I cut my writing teeth over there, but I gnaw through trees with that same eagerness and proficiency here now. I’m not fake here but real there; I’m authentic and sincere on both platforms. I demonstrate it in different passages of prose for each.
These platforms are companion pieces, not antitheses.
*****
Social media has evolved significantly since I first encountered it in the early 2000s. Platforms like Facebook and Twitter have undergone wholesale makeovers—not necessarily for the better!—while others like MySpace, my first, have effectively vanished. Their progressions have been responses to the changing landscapes around those using them. The social media world is simply a different place today than the one I joined in my early twenties.
When Petra introduced me to her Finsta, I was skeptical of its value and necessity. My naivety led me to question the Finsta’s role, viewing it as a cop-out rather than an extension of that organic evolution. I worried that carving out a separate, hidden space to be real would only stunt authenticity’s development.
I stand corrected; this need not be the case. Although not an Instagram user anymore myself, the patterns of my own analogous use of an alternative, small-audience platform has actually facilitated my increased openness on Substack. Having an additional outlet for writing and experimenting has nourished my creativity and fueled my growth as a writer. Instead of one service featuring sincere depictions and the other stoking Holden’s ire, both are honest reflections of the man I am trying to become.
In a perfect world, I’d still hope Finstas would be superfluous. There’s a powerful relief that comes from having one’s authentic self accepted at face value. I wish every person could tap into my pride when I share something intensely specific and vulnerable here and get peppered with messages of support and appreciation afterward. It’s a special feeling.
We’re not in that world. Not yet, at least. Until we are, then, may every person carve out a space for sharing, expressing, and reflecting on their lives and interests.
Any place is fine.
I always feel a touch out of my element tackling a topic like this that’s outside my wheelhouse—I don’t use Instagram and never really took to it—but this has been in my head for the last six months as the end of my running coincided with increased writing. I’m happy with where my exploration landed; writing about writing-to-learn actually helped me to learn. That isn’t a surprise so much as a satisfying conclusion.
Huge week for the Athletics franchise next week. I’ve never spent more time thinking about the state legislature of Nevada than I have these last five days.

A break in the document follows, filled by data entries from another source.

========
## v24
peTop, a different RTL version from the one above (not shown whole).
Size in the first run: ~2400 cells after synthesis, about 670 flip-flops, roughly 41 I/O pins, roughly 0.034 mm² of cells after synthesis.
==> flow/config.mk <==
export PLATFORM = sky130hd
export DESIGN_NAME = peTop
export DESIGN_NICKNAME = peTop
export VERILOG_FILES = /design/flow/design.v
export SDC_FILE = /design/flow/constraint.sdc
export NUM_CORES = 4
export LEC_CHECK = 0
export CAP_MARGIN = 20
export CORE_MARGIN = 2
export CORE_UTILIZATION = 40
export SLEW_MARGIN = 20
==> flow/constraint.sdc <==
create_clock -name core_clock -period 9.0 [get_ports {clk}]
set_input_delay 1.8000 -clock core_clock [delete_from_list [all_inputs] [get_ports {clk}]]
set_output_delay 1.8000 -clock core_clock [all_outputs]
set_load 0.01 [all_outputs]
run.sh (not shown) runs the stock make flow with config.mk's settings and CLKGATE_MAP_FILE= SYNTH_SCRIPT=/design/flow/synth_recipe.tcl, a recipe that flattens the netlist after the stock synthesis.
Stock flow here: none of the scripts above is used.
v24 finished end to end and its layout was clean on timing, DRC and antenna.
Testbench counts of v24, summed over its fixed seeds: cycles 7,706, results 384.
This is an optimization exercise on Yosys and OpenROAD, whose aim is small area and few clock cycles per item, not a production implementation.
In this exercise RTL edits were held to simulation tests only and were not proved equivalent to the original.

==> flow/design.v <==
`timescale 1ns/1ps
package delta_pkg;
    localparam int NUM_COEFFS  = 13;      
    localparam int WINDOW_LEN  = 5;       
    localparam int HIST_FRAMES = 4;       
    localparam int RING_LEN    = HIST_FRAMES * NUM_COEFFS;
    localparam int TENTH_RECIP = 6554;    
    localparam int TENTH_SHIFT = 16;
    localparam int COEFF_W = 16;
    typedef logic signed [15:0] coeff_t;    
    typedef logic signed [18:0] num_t;      
    typedef logic signed [34:0] prod_t;     
    typedef logic signed [17:0] delta_t;    
endpackage
`timescale 1ns/1ps
module delta_datapath (
    input  logic signed [18:0] num,
    output logic signed [15:0] delta    
);
    logic signed [20:0] num3;
    logic signed [31:0] prod;
    assign num3  = 21'(num) + (21'(num) <<< 1);
    assign prod  = (32'(num3) <<< 2) + (32'(num3) <<< 6) + (32'(num3) <<< 10) + 32'(num);
    assign delta = prod[15 +: 16];
endmodule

As someone who grew up alongside social media, I can say that it's easy to lose yourself when online success depends not on how hard you works but on luck and the audience. On one hand, social media is a symptom of consumerism, pushing creators to match the never ending rush of competition from strangers and the world, a contest nobody wins. At the same time, the essence of social media is a tool for, supposedly, being social - to facilitate relationships - and just as we balance what we say to different people in our lives, so too do we balance different content on different accounts. It's good that you've found that balance and honed your skills in the process.